Tan Zuojun, Party chief of CPC Dalian Committee (Left) and Li Zhengqiang, president of the Dalian Commodity Exchange, open the market for trading LPG futures and options on March 30, 2020 at DCE, Dalian, Northeast China's Liaoning province. (Photo: China Daily)
Approved by the China Securities Regulatory Commission, liquefied petroleum gas futures and options started trading at the Dalian Commodity Exchange in Dalian, Northeast China's Liaoning province, on Monday.
More than 8,600 clients participated in the first day of trading LPG futures, with trading volume of 96,400 hands (unilateral) and holding 13,100 hands.
It is China's first gas energy derivatives and the first product that listed futures and options simultaneously, said CSRC Vice-Chairman Fang Xinghai.
"The listing of LPG futures and options is an important measure for the futures market to practice the concept of green development and improve the energy price formation mechanism, as well as a major progress in the construction of the domestic energy futures market system represented by coal, oil and gas," Fang said.
The LPG, the associate gas of the oil and gas field, and the by-product of crude oil refining, is one of the major clean and green fuels, as well as chemical materials with wide application.
According to Chen Shaowang, acting mayor of Dalian, China is the world's largest import importer and consumer of LPG and the third largest producer. Dalian is the largest domestic oil refining base and an important LPG production, trade and consumption center.

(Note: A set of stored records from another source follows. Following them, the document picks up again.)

<file path="config.mk">
export PLATFORM = sky130hd
export DESIGN_NAME = symbol_shift_serializer
export DESIGN_NICKNAME = d
export VERILOG_FILES = /design/src/rtl/shreg_pkg.sv /design/src/rtl/step_down_counter.sv /design/src/rtl/symbol_shift_serializer.sv
export SDC_FILE = /design/constraint.sdc
export NUM_CORES = 1
export LEC_CHECK = 0
export BUFFER_PORTS_ARGS = -buffer_cell sky130_fd_sc_hd__buf_2
export CAP_MARGIN = 20
export CORE_MARGIN = 2
export CORE_UTILIZATION = 50
export DETAILED_ROUTE_END_ITERATION = 8
export GPL_TIMING_DRIVEN = 0
export PLACE_DENSITY = 0.84
export SLEW_MARGIN = 15
export SYNTH_ARGS = -nofsm -noshare
export SYNTH_HDL_FRONTEND = slang
export SYNTH_SLANG_ARGS = --single-unit
</file>
<file path="constraint.sdc">
create_clock -name clk -period 1.8 [get_ports clk]
set_input_delay 0.36 -clock clk [delete_from_list [all_inputs] [get_ports clk]]
set_output_delay 0.36 -clock clk [all_outputs]
set_load 0.01 [all_outputs]
</file>
<file path="src/rtl/shreg_pkg.sv">
// Shared types and sizing helpers for the symbol shift serializer.
// Symbol count grows by one when SHREG_PARITY_EN adds the trailing parity step.
package shreg_pkg;

  typedef enum logic [0:0] {
    StIdle,
    StShift
  } shreg_state_e;

  function automatic int unsigned nsym(input int unsigned data_w, input int unsigned sym_bits,
                                       input bit parity);
    return data_w / sym_bits + (parity ? 1 : 0);
  endfunction

  function automatic int unsigned cnt_width(input int unsigned n);
    return (n > 1) ? $clog2(n) : 1;
  endfunction

endpackage

</file>
<file path="src/rtl/step_down_counter.sv">
// Loadable down-counter that holds at zero; clear beats load beats decrement.
// Reports both the count and a zero flag.
module step_down_counter #(
  parameter int unsigned Width = 4
) (
  input  logic             clk,
  input  logic             rst,
  input  logic             clr,
  input  logic             load,
  input  logic [Width-1:0] load_val,
  input  logic             en,
  output logic [Width-1:0] count,
  output logic             zero
);

  logic [Width-1:0] cnt_q, cnt_d;

  always_comb begin
    cnt_d = cnt_q;
    if (clr) begin
      cnt_d = '0;
    end else if (load) begin
      cnt_d = load_val;
    end else if (en && (cnt_q != '0)) begin
      cnt_d = cnt_q - Width'(1);
    end
  end

  always_ff @(posedge clk or posedge rst) begin
    if (rst) begin
      cnt_q <= '0;
    end else begin
      cnt_q <= cnt_d;
    end
  end

  assign count = cnt_q;
  assign zero  = (cnt_q == '0);

endmodule

</file>
<file path="src/rtl/symbol_shift_serializer.sv">
// Parallel-in/serial-out symbol serializer paced by an external step strobe.
// Define SHREG_PARITY_EN to append an even-parity symbol after each word.
module symbol_shift_serializer
  import shreg_pkg::*;
#(
  parameter int unsigned DATA_W    = 9,
  parameter int unsigned SYM_BITS  = 1,
  parameter int unsigned MSB_FIRST = 1
) (
  input  logic                clk,
  input  logic                rst,
  input  logic [DATA_W-1:0]   in_data,
  input  logic                in_valid,
  output logic                in_ready,
  input  logic                step_en,
  input  logic                flush,
  output logic [SYM_BITS-1:0] sym_out,
  output logic                sym_valid,
  output logic                busy,
  output logic                done
);

`ifdef SHREG_PARITY_EN
  localparam bit ParityEn = 1'b1;
`else
  localparam bit ParityEn = 1'b0;
`endif
  localparam int unsigned    NSym    = nsym(DATA_W, SYM_BITS, ParityEn);
  localparam int unsigned    CntW    = cnt_width(NSym);
  localparam logic [CntW-1:0] CntLoad = CntW'(NSym - 1);

  if ((DATA_W % SYM_BITS) != 0) begin : g_bad_width
    $error("DATA_W must be an integer multiple of SYM_BITS");
  end

  shreg_state_e        state_q, state_d;
  logic [DATA_W-1:0]   shreg_q, shreg_d;
  logic                done_q, done_d;
  logic [CntW-1:0]     cnt;
  logic                cnt_zero;
  logic                in_shift, last_step, accept, shift_step, cnt_clr;
  logic [SYM_BITS-1:0] data_sym;

  assign in_shift   = (state_q == StShift);
  assign last_step  = in_shift && step_en && cnt_zero;
  assign accept     = in_valid && in_ready && !flush;
  assign shift_step = in_shift && step_en && !cnt_zero;
  assign cnt_clr    = flush || (last_step && !accept);

  step_down_counter #(
    .Width(CntW)
  ) u_cnt (
    .clk     (clk),
    .rst     (rst),
    .clr     (cnt_clr),
    .load    (accept),
    .load_val(CntLoad),
    .en      (shift_step),
    .count   (cnt),
    .zero    (cnt_zero)
  );

  always_ff @(posedge clk or posedge rst) begin
    if (rst) begin
      state_q <= StIdle;
    end else begin
      state_q <= state_d;
    end
  end

  always_comb begin
    state_d = state_q;
    if (flush) begin
      state_d = StIdle;
    end else if (accept) begin
      state_d = StShift;
    end else if (last_step) begin
      state_d = StIdle;
    end
  end

  // Register empties on the last step so IDLE always presents a zero symbol.
  always_comb begin
    shreg_d = shreg_q;
    done_d  = last_step && !flush;
    if (flush) begin
      shreg_d = '0;
    end else if (accept) begin
      shreg_d = in_data;
    end else if (last_step) begin
      shreg_d = '0;
    end else if (shift_step) begin
      shreg_d = (MSB_FIRST != 0) ? (shreg_q << SYM_BITS) : (shreg_q >> SYM_BITS);
    end
  end

  always_ff @(posedge clk or posedge rst) begin
    if (rst) begin
      shreg_q <= '0;
      done_q  <= 1'b0;
    end else begin
      shreg_q <= shreg_d;
      done_q  <= done_d;
    end
  end

  if (MSB_FIRST != 0) begin : g_msb
    assign data_sym = shreg_q[DATA_W-1 -: SYM_BITS];
  end else begin : g_lsb
    assign data_sym = shreg_q[SYM_BITS-1:0];
  end

`ifdef SHREG_PARITY_EN
  logic par_q, par_d;

  always_comb begin
    par_d = par_q;
    if (flush) begin
      par_d = 1'b0;
    end else if (accept) begin
      par_d = ^in_data;
    end else if (last_step) begin
      par_d = 1'b0;
    end
  end

  always_ff @(posedge clk or posedge rst) begin
    if (rst) begin
      par_q <= 1'b0;
    end else begin
      par_q <= par_d;
    end
  end
`endif

  always_comb begin
    in_ready  = !in_shift || last_step;
    sym_valid = in_shift;
    busy      = in_shift;
    done      = done_q;
    sym_out   = data_sym;
`ifdef SHREG_PARITY_EN
    // Count zero while shifting is the parity step; data bits are already gone.
    if (in_shift && cnt_zero) begin
      sym_out = SYM_BITS'(par_q);
    end
`endif
  end

  a_idle_count_zero : assert property (@(posedge clk) disable iff (rst)
    (state_q == StIdle) |-> (cnt == '0));

endmodule

</file>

The city will continue to support the exchange to vigorously promote the development of world-class exchanges, said Chen.
It is the 20th futures variety and the fourth options variety listed at the DCE since its establishment in 1993.
Exchange President Li Zhengqiang said the listing of LPG futures and options, as well as the container capacity futures approved previously, marks the expansion of listed varieties of exchange to energy, shipping and a total of five sectors.